* REQUIREMENT: Only those lines in the data below from the line containing "yosysMostFrequentCell = edfxtp_1" through the line containing "min_to = backend.stage_writeback.csr_wv[2]$_SDFFE_PN0N_", both included, should be restated word for word.

* DATASET RECORDS:
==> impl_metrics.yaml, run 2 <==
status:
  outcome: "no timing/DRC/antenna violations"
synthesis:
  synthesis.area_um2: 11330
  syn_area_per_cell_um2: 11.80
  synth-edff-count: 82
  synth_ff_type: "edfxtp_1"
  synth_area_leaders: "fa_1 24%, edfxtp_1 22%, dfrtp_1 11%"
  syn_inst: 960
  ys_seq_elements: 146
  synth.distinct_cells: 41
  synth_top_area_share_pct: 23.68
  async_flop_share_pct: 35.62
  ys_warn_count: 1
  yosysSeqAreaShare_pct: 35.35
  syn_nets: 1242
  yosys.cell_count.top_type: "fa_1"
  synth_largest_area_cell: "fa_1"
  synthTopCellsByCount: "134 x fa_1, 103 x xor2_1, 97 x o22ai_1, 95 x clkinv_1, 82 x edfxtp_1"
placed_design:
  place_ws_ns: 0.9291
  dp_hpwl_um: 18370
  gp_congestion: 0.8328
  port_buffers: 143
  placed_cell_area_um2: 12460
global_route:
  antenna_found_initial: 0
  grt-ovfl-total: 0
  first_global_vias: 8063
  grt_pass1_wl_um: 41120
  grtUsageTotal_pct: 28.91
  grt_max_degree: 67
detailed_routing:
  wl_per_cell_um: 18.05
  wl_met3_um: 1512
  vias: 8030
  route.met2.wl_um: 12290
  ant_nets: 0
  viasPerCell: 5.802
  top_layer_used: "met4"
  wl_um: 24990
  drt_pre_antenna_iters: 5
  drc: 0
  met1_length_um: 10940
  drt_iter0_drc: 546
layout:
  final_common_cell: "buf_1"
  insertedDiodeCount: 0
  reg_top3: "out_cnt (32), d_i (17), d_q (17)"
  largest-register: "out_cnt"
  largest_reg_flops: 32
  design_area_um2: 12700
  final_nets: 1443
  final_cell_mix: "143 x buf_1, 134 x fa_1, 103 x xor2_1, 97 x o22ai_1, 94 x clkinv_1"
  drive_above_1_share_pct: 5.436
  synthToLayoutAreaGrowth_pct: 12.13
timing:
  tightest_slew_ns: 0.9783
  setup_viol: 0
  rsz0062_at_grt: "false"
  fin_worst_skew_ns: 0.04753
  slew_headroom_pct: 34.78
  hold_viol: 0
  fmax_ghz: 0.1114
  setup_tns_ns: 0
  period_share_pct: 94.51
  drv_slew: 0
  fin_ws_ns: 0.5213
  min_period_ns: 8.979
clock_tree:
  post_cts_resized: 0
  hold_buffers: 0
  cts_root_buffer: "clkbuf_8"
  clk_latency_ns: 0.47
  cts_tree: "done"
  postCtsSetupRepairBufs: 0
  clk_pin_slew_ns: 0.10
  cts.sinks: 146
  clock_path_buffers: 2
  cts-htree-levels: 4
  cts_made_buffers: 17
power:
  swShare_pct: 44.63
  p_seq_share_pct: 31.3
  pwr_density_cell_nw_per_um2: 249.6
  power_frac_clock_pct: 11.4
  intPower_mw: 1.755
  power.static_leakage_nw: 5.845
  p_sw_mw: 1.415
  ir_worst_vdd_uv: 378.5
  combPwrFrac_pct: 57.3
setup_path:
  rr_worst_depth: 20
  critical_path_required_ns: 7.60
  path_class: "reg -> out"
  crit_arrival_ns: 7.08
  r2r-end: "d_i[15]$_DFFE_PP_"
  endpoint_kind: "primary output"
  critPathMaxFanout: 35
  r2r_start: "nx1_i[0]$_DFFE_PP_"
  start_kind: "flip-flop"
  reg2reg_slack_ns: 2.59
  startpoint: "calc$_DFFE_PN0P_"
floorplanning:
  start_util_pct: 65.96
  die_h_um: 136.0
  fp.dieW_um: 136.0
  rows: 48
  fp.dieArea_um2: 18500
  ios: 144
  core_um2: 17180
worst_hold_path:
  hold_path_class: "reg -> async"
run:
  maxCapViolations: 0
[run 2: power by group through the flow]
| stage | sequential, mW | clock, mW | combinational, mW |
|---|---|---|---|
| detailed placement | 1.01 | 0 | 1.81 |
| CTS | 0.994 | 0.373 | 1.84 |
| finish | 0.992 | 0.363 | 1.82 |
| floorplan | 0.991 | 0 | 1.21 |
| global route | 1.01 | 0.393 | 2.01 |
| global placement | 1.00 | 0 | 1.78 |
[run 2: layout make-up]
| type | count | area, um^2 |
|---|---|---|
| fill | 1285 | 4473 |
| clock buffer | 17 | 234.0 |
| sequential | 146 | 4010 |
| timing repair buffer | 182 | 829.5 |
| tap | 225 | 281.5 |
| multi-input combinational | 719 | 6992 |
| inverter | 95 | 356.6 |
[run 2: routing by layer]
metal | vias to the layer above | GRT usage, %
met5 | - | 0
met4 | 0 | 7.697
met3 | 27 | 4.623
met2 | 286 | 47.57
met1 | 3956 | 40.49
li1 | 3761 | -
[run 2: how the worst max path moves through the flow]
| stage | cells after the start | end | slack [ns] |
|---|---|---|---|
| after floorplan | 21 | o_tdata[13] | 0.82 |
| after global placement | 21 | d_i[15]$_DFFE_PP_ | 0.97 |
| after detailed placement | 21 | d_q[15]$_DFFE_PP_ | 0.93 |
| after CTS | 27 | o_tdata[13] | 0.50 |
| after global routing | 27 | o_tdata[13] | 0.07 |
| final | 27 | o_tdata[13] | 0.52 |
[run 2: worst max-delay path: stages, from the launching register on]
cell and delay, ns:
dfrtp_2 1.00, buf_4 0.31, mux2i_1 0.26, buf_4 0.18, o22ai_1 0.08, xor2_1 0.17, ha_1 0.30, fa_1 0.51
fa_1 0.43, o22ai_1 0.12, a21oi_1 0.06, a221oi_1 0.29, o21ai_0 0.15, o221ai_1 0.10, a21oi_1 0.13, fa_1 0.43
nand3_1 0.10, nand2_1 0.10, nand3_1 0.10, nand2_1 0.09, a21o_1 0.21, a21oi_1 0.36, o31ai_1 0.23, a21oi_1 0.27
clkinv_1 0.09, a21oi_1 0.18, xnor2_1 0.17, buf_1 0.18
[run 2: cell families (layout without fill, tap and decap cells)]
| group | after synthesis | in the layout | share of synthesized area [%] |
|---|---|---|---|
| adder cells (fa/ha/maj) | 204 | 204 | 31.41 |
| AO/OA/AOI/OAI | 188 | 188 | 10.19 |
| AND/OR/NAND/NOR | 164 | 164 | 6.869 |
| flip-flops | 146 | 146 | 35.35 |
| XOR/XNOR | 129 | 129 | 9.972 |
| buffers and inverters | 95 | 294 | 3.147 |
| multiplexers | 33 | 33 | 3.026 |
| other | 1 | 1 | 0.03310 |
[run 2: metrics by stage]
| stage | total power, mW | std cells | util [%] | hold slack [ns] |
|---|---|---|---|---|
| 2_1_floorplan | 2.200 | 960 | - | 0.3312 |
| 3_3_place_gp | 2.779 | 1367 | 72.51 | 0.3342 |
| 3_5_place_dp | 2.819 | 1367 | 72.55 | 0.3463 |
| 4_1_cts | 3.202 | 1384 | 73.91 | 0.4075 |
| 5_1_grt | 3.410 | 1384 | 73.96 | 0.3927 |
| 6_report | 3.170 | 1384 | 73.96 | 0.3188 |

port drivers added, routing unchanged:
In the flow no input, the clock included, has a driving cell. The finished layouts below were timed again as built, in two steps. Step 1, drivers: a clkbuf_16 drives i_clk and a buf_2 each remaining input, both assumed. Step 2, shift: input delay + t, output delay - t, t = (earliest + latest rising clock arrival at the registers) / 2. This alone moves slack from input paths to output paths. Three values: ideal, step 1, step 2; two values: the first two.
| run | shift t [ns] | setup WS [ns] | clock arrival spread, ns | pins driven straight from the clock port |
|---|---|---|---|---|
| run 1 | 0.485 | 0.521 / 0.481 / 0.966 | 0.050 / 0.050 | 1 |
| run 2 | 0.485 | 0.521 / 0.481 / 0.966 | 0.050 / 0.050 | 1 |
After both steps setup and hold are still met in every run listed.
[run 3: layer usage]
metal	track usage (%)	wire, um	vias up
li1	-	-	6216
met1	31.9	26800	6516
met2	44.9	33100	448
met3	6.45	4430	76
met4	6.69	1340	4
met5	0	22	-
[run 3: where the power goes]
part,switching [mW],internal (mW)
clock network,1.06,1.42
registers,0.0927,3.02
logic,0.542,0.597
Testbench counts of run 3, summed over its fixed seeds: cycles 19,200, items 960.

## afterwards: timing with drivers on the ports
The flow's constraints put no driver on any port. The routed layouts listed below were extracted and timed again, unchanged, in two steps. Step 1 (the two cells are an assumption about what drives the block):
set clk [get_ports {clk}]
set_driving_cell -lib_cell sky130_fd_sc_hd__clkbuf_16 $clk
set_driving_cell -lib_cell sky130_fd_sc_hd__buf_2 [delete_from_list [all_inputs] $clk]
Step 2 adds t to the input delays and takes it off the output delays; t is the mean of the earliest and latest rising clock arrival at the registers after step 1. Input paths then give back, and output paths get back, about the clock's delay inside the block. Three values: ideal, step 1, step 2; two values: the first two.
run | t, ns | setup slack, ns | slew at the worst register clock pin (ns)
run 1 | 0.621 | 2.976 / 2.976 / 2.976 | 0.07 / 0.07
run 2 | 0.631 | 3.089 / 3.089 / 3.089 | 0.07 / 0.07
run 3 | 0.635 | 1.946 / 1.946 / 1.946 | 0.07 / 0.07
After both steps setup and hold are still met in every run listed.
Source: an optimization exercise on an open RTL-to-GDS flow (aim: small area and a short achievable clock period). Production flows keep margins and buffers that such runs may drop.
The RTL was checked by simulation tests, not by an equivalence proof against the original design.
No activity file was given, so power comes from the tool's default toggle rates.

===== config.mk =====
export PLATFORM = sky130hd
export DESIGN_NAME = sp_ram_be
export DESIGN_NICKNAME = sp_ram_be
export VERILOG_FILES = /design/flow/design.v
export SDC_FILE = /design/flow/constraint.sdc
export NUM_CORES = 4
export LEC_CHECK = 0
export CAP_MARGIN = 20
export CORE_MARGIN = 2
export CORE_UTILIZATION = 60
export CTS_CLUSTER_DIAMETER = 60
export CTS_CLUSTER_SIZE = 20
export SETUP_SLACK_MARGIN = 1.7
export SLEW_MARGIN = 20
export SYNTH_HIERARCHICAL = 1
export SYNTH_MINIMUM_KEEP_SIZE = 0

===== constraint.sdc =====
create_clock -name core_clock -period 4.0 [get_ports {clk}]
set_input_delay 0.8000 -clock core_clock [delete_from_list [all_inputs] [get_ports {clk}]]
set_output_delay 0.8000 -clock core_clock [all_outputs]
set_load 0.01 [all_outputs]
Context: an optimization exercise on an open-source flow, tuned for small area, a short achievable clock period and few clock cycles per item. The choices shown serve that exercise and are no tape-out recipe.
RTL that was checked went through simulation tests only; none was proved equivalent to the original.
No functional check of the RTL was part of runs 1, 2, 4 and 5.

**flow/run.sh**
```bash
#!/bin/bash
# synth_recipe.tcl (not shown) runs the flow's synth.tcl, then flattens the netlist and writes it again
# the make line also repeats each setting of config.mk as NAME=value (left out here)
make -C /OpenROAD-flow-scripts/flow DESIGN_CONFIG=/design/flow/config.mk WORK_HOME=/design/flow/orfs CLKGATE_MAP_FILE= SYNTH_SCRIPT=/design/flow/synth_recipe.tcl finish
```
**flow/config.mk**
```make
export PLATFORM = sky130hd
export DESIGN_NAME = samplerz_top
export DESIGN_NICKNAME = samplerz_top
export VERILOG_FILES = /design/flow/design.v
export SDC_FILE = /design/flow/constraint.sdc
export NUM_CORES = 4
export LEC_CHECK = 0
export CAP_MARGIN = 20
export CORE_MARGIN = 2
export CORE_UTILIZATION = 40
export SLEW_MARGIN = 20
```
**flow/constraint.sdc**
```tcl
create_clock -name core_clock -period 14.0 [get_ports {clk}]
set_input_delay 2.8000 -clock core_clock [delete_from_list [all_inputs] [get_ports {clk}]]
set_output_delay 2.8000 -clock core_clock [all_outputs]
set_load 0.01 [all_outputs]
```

* * *

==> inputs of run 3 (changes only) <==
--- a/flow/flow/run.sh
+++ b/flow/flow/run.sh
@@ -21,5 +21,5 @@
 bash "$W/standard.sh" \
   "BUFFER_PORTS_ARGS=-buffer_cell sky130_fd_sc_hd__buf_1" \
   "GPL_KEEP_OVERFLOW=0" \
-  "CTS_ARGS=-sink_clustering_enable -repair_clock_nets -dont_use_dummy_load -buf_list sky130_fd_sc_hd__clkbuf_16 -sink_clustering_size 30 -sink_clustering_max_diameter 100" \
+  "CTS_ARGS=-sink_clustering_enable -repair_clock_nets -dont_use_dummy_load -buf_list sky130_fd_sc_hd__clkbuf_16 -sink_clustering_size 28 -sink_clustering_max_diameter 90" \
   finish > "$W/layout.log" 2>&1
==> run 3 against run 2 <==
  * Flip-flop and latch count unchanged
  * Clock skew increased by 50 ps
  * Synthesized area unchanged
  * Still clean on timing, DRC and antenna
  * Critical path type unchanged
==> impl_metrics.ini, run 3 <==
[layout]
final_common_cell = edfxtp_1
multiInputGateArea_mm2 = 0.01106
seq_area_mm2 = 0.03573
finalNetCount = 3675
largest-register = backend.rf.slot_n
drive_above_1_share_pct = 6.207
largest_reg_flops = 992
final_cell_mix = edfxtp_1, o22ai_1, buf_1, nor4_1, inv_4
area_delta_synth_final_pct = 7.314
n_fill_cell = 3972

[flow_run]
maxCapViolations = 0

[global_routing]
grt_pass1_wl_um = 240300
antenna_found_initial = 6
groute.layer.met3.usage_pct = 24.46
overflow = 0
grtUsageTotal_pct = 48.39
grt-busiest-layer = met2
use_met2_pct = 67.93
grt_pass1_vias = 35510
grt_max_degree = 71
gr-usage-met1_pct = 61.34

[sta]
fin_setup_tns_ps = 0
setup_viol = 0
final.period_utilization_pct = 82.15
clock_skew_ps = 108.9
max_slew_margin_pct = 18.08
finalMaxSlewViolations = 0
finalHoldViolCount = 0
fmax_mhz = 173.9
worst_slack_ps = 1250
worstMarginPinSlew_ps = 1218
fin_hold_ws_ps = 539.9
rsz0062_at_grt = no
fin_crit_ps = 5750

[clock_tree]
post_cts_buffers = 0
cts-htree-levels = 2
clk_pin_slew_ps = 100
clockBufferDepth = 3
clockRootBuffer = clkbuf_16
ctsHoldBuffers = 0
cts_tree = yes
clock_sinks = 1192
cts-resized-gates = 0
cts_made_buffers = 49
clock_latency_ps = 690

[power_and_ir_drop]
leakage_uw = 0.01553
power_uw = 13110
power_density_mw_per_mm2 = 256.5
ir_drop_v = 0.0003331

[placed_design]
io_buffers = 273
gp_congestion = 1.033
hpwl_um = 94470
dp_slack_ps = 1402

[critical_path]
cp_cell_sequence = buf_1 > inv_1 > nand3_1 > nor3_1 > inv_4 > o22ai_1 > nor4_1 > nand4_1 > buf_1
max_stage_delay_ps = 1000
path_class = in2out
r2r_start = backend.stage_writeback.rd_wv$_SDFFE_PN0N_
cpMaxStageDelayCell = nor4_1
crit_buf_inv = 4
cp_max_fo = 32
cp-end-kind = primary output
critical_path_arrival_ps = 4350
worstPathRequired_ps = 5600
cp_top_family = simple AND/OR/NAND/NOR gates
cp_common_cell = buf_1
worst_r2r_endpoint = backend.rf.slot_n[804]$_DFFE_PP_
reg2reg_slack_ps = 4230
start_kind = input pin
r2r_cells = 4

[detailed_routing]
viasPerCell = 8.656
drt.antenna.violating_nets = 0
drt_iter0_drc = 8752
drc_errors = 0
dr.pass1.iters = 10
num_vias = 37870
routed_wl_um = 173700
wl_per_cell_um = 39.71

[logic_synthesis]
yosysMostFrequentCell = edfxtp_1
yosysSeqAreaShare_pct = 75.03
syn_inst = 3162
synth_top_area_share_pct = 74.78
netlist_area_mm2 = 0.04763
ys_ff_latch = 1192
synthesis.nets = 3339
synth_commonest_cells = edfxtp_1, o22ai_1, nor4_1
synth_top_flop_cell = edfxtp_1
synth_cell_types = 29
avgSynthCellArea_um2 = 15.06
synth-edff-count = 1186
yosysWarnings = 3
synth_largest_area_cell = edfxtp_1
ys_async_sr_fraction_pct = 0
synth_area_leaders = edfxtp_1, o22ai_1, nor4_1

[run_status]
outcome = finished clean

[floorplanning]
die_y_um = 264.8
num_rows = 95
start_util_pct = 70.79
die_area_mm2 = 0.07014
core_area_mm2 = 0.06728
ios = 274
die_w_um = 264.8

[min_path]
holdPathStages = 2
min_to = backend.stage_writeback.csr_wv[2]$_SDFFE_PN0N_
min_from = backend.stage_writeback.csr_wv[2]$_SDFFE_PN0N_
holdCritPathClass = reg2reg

* PROBLEM SOLUTION:
yosysMostFrequentCell = edfxtp_1
yosysSeqAreaShare_pct = 75.03
syn_inst = 3162
synth_top_area_share_pct = 74.78
netlist_area_mm2 = 0.04763
ys_ff_latch = 1192
synthesis.nets = 3339
synth_commonest_cells = edfxtp_1, o22ai_1, nor4_1
synth_top_flop_cell = edfxtp_1
synth_cell_types = 29
avgSynthCellArea_um2 = 15.06
synth-edff-count = 1186
yosysWarnings = 3
synth_largest_area_cell = edfxtp_1
ys_async_sr_fraction_pct = 0
synth_area_leaders = edfxtp_1, o22ai_1, nor4_1

[run_status]
outcome = finished clean

[floorplanning]
die_y_um = 264.8
num_rows = 95
start_util_pct = 70.79
die_area_mm2 = 0.07014
core_area_mm2 = 0.06728
ios = 274
die_w_um = 264.8

[min_path]
holdPathStages = 2
min_to = backend.stage_writeback.csr_wv[2]$_SDFFE_PN0N_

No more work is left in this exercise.